**TRY IT:** Please give the data again in full, precisely as it is written.

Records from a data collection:
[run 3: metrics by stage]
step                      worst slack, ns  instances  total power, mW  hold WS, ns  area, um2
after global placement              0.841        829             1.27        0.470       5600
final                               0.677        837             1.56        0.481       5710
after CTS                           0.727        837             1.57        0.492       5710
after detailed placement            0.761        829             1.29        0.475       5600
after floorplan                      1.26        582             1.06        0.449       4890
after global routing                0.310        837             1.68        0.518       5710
--- src/rtl/btn_debounce.sv ---
// btn_debounce: two-flop synchroniser, level debouncer and rising-edge pulse
// for one push button.
`timescale 1ns/1ps
module btn_debounce #(
  parameter int unsigned DEBOUNCE_CYCLES = 1_000_000
) (
  input  logic w_clk,
  input  logic w_rst_n,
  input  logic i_raw,
  output logic o_pulse
);

  localparam int CW = (DEBOUNCE_CYCLES > 1) ? $clog2(DEBOUNCE_CYCLES) : 1;

  logic          r_sync1;
  logic          r_sync2;
  logic          r_level;
  logic [CW-1:0] r_cnt;
  logic          r_pulse;

  // Bring the raw level into the clock domain
  always_ff @(posedge w_clk or negedge w_rst_n) begin
    if (!w_rst_n) begin
      r_sync1 <= 1'b0;
      r_sync2 <= 1'b0;
    end else begin
      r_sync1 <= i_raw;
      r_sync2 <= r_sync1;
    end
  end

  // Accept a new level after DEBOUNCE_CYCLES consecutive differing samples;
  // any sample matching the accepted level restarts the count.
  always_ff @(posedge w_clk or negedge w_rst_n) begin
    if (!w_rst_n) begin
      r_level <= 1'b0;
      r_cnt   <= '0;
      r_pulse <= 1'b0;
    end else if (r_sync2 != r_level) begin
      if (r_cnt == CW'(DEBOUNCE_CYCLES - 1)) begin
        r_level <= r_sync2;
        r_cnt   <= '0;
        r_pulse <= r_sync2;
      end else begin
        r_cnt   <= r_cnt + 1'b1;
        r_pulse <= 1'b0;
      end
    end else begin
      r_cnt   <= '0;
      r_pulse <= 1'b0;
    end
  end

  assign o_pulse = r_pulse;

endmodule
**src/rtl/reg_bank_loader.sv**
```systemverilog
// reg_bank_loader: four-entry 8-bit register bank loaded over a 4-bit nibble
// stream. The command nibble is {op[1:0], addr[1:0]}. The supported ops are
// WRITE (two data nibbles), CLEAR, INC and SEL. A partial command is aborted
// once the stream has been idle for TIMEOUT cycles in the middle of it.
module reg_bank_loader #(
    parameter logic [7:0]  RESET_VAL = 8'h00,
    parameter int unsigned TIMEOUT   = 15
) (
    input  logic       clk,
    input  logic       rst_n,
    input  logic [3:0] nibIn,
    input  logic       nibValid,
    output logic       nibReady,
    output logic [7:0] regOut0,
    output logic [7:0] regOut1,
    output logic [7:0] regOut2,
    output logic [7:0] regOut3,
    output logic [1:0] selOut,
    output logic       wrStrobe,
    output logic       abortPulse
);

    localparam int unsigned  CW        = (TIMEOUT > 0) ? $clog2(TIMEOUT + 1) : 1;
    localparam logic [CW-1:0] IDLE_LAST = (TIMEOUT > 0) ? CW'(TIMEOUT - 1) : '0;

    typedef enum logic [1:0] {S_CMD, S_HI, S_LO, S_COMMIT} state_t;
    typedef enum logic [1:0] {OP_WRITE, OP_CLEAR, OP_INC, OP_SEL} op_t;

    state_t        r_state;
    state_t        w_next;
    op_t           r_op;
    logic [1:0]    r_addr;
    logic [7:0]    r_data;
    logic [7:0]    r_regs [4];
    logic [1:0]    r_sel;
    logic [CW-1:0] r_idle;
    logic          r_abort;

    logic          w_xfer;
    logic          w_wait;
    logic          w_abort;
    logic [7:0]    w_wval;

    // State register
    always_ff @(posedge clk or negedge rst_n) begin
        if (!rst_n) r_state <= S_CMD;
        else        r_state <= w_next;
    end

    // Next-state decode, transfer/abort qualification and state-decoded outputs
    always_comb begin
        w_next   = r_state;
        nibReady = (r_state != S_COMMIT);
        wrStrobe = (r_state == S_COMMIT);
        w_xfer   = nibValid && (r_state != S_COMMIT);
        w_wait   = ((r_state == S_HI) || (r_state == S_LO)) && !w_xfer;
        w_abort  = (TIMEOUT > 0) && w_wait && (r_idle == IDLE_LAST);
        case (r_state)
            S_CMD: begin
                if (w_xfer) begin
                    case (op_t'(nibIn[3:2]))
                        OP_WRITE:         w_next = S_HI;
                        OP_CLEAR, OP_INC: w_next = S_COMMIT;
                        default:          w_next = S_CMD;
                    endcase
                end
            end
            S_HI: begin
                if (w_xfer)       w_next = S_LO;
                else if (w_abort) w_next = S_CMD;
            end
            S_LO: begin
                if (w_xfer)       w_next = S_COMMIT;
                else if (w_abort) w_next = S_CMD;
            end
            S_COMMIT: w_next = S_CMD;
            default:  w_next = S_CMD;
        endcase
    end

    // Value written to reg[addr] in the COMMIT cycle
    always_comb begin
        w_wval = r_data;
        case (r_op)
            OP_WRITE: w_wval = r_data;
            OP_CLEAR: w_wval = '0;
            OP_INC:   w_wval = r_regs[r_addr] + 8'd1;
            default:  w_wval = r_data;
        endcase
    end

    // Command latches, data capture, idle counter, register bank and select
    always_ff @(posedge clk or negedge rst_n) begin
        if (!rst_n) begin
            for (int unsigned i = 0; i < 4; i++) r_regs[i] <= RESET_VAL;
            r_op    <= OP_WRITE;
            r_addr  <= '0;
            r_data  <= '0;
            r_sel   <= '0;
            r_idle  <= '0;
            r_abort <= 1'b0;
        end else begin
            r_abort <= w_abort;
            // The abort edge clears the counter, so it never has to saturate.
            if (w_wait && !w_abort) r_idle <= r_idle + CW'(1);
            else                    r_idle <= '0;
            case (r_state)
                S_CMD: begin
                    if (w_xfer) begin
                        r_op   <= op_t'(nibIn[3:2]);
                        r_addr <= nibIn[1:0];
                        if (op_t'(nibIn[3:2]) == OP_SEL) r_sel <= nibIn[1:0];
                    end
                end
                S_HI:     if (w_xfer) r_data[7:4] <= nibIn;
                S_LO:     if (w_xfer) r_data[3:0] <= nibIn;
                S_COMMIT: begin
                    r_regs[r_addr] <= w_wval;
                    r_sel          <= r_addr;
                end
                default: ;
            endcase
        end
    end

    assign regOut0    = r_regs[0];
    assign regOut1    = r_regs[1];
    assign regOut2    = r_regs[2];
    assign regOut3    = r_regs[3];
    assign selOut     = r_sel;
    assign abortPulse = r_abort;

endmodule

```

**RESULT BELOW:**
[run 3: metrics by stage]
step                      worst slack, ns  instances  total power, mW  hold WS, ns  area, um2
after global placement              0.841        829             1.27        0.470       5600
final                               0.677        837             1.56        0.481       5710
after CTS                           0.727        837             1.57        0.492       5710
after detailed placement            0.761        829             1.29        0.475       5600
after floorplan                      1.26        582             1.06        0.449       4890
after global routing                0.310        837             1.68        0.518       5710
--- src/rtl/btn_debounce.sv ---
// btn_debounce: two-flop synchroniser, level debouncer and rising-edge pulse
// for one push button.
`timescale 1ns/1ps
module btn_debounce #(
  parameter int unsigned DEBOUNCE_CYCLES = 1_000_000
) (
  input  logic w_clk,
  input  logic w_rst_n,
  input  logic i_raw,
  output logic o_pulse
);

  localparam int CW = (DEBOUNCE_CYCLES > 1) ? $clog2(DEBOUNCE_CYCLES) : 1;

  logic          r_sync1;
  logic          r_sync2;
  logic          r_level;
  logic [CW-1:0] r_cnt;
  logic          r_pulse;

  // Bring the raw level into the clock domain
  always_ff @(posedge w_clk or negedge w_rst_n) begin
    if (!w_rst_n) begin
      r_sync1 <= 1'b0;
      r_sync2 <= 1'b0;
    end else begin
      r_sync1 <= i_raw;
      r_sync2 <= r_sync1;
    end
  end

  // Accept a new level after DEBOUNCE_CYCLES consecutive differing samples;
  // any sample matching the accepted level restarts the count.
  always_ff @(posedge w_clk or negedge w_rst_n) begin
    if (!w_rst_n) begin
      r_level <= 1'b0;
      r_cnt   <= '0;
      r_pulse <= 1'b0;
    end else if (r_sync2 != r_level) begin
      if (r_cnt == CW'(DEBOUNCE_CYCLES - 1)) begin
        r_level <= r_sync2;
        r_cnt   <= '0;
        r_pulse <= r_sync2;
      end else begin
        r_cnt   <= r_cnt + 1'b1;
        r_pulse <= 1'b0;
      end
    end else begin
      r_cnt   <= '0;
      r_pulse <= 1'b0;
    end
  end

  assign o_pulse = r_pulse;

endmodule
**src/rtl/reg_bank_loader.sv**
```systemverilog
// reg_bank_loader: four-entry 8-bit register bank loaded over a 4-bit nibble
// stream. The command nibble is {op[1:0], addr[1:0]}. The supported ops are
// WRITE (two data nibbles), CLEAR, INC and SEL. A partial command is aborted
// once the stream has been idle for TIMEOUT cycles in the middle of it.
module reg_bank_loader #(
    parameter logic [7:0]  RESET_VAL = 8'h00,
    parameter int unsigned TIMEOUT   = 15
) (
    input  logic       clk,
    input  logic       rst_n,
    input  logic [3:0] nibIn,
    input  logic       nibValid,
    output logic       nibReady,
    output logic [7:0] regOut0,
    output logic [7:0] regOut1,
    output logic [7:0] regOut2,
    output logic [7:0] regOut3,
    output logic [1:0] selOut,
    output logic       wrStrobe,
    output logic       abortPulse
);

    localparam int unsigned  CW        = (TIMEOUT > 0) ? $clog2(TIMEOUT + 1) : 1;
    localparam logic [CW-1:0] IDLE_LAST = (TIMEOUT > 0) ? CW'(TIMEOUT - 1) : '0;

    typedef enum logic [1:0] {S_CMD, S_HI, S_LO, S_COMMIT} state_t;
    typedef enum logic [1:0] {OP_WRITE, OP_CLEAR, OP_INC, OP_SEL} op_t;

    state_t        r_state;
    state_t        w_next;
    op_t           r_op;
    logic [1:0]    r_addr;
    logic [7:0]    r_data;
    logic [7:0]    r_regs [4];
    logic [1:0]    r_sel;
    logic [CW-1:0] r_idle;
    logic          r_abort;

    logic          w_xfer;
    logic          w_wait;
    logic          w_abort;
    logic [7:0]    w_wval;

    // State register
    always_ff @(posedge clk or negedge rst_n) begin
        if (!rst_n) r_state <= S_CMD;
        else        r_state <= w_next;
    end

    // Next-state decode, transfer/abort qualification and state-decoded outputs
    always_comb begin
        w_next   = r_state;
        nibReady = (r_state != S_COMMIT);
        wrStrobe = (r_state == S_COMMIT);
        w_xfer   = nibValid && (r_state != S_COMMIT);
        w_wait   = ((r_state == S_HI) || (r_state == S_LO)) && !w_xfer;
        w_abort  = (TIMEOUT > 0) && w_wait && (r_idle == IDLE_LAST);
        case (r_state)
            S_CMD: begin
                if (w_xfer) begin
                    case (op_t'(nibIn[3:2]))
                        OP_WRITE:         w_next = S_HI;
                        OP_CLEAR, OP_INC: w_next = S_COMMIT;
                        default:          w_next = S_CMD;
                    endcase
                end
            end
            S_HI: begin
                if (w_xfer)       w_next = S_LO;
                else if (w_abort) w_next = S_CMD;
            end
            S_LO: begin
                if (w_xfer)       w_next = S_COMMIT;
                else if (w_abort) w_next = S_CMD;
            end
            S_COMMIT: w_next = S_CMD;
            default:  w_next = S_CMD;
        endcase
    end

    // Value written to reg[addr] in the COMMIT cycle
    always_comb begin
        w_wval = r_data;
        case (r_op)
            OP_WRITE: w_wval = r_data;
            OP_CLEAR: w_wval = '0;
            OP_INC:   w_wval = r_regs[r_addr] + 8'd1;
            default:  w_wval = r_data;
        endcase
    end

    // Command latches, data capture, idle counter, register bank and select
    always_ff @(posedge clk or negedge rst_n) begin
        if (!rst_n) begin
            for (int unsigned i = 0; i < 4; i++) r_regs[i] <= RESET_VAL;
            r_op    <= OP_WRITE;
            r_addr  <= '0;
            r_data  <= '0;
            r_sel   <= '0;
            r_idle  <= '0;
            r_abort <= 1'b0;
        end else begin
            r_abort <= w_abort;
            // The abort edge clears the counter, so it never has to saturate.
            if (w_wait && !w_abort) r_idle <= r_idle + CW'(1);
            else                    r_idle <= '0;
            case (r_state)
                S_CMD: begin
                    if (w_xfer) begin
                        r_op   <= op_t'(nibIn[3:2]);
                        r_addr <= nibIn[1:0];
                        if (op_t'(nibIn[3:2]) == OP_SEL) r_sel <= nibIn[1:0];
                    end
                end
                S_HI:     if (w_xfer) r_data[7:4] <= nibIn;
                S_LO:     if (w_xfer) r_data[3:0] <= nibIn;
                S_COMMIT: begin
                    r_regs[r_addr] <= w_wval;
                    r_sel          <= r_addr;
                end
                default: ;
            endcase
        end
    end

    assign regOut0    = r_regs[0];
    assign regOut1    = r_regs[1];
    assign regOut2    = r_regs[2];
    assign regOut3    = r_regs[3];
    assign selOut     = r_sel;
    assign abortPulse = r_abort;

endmodule

```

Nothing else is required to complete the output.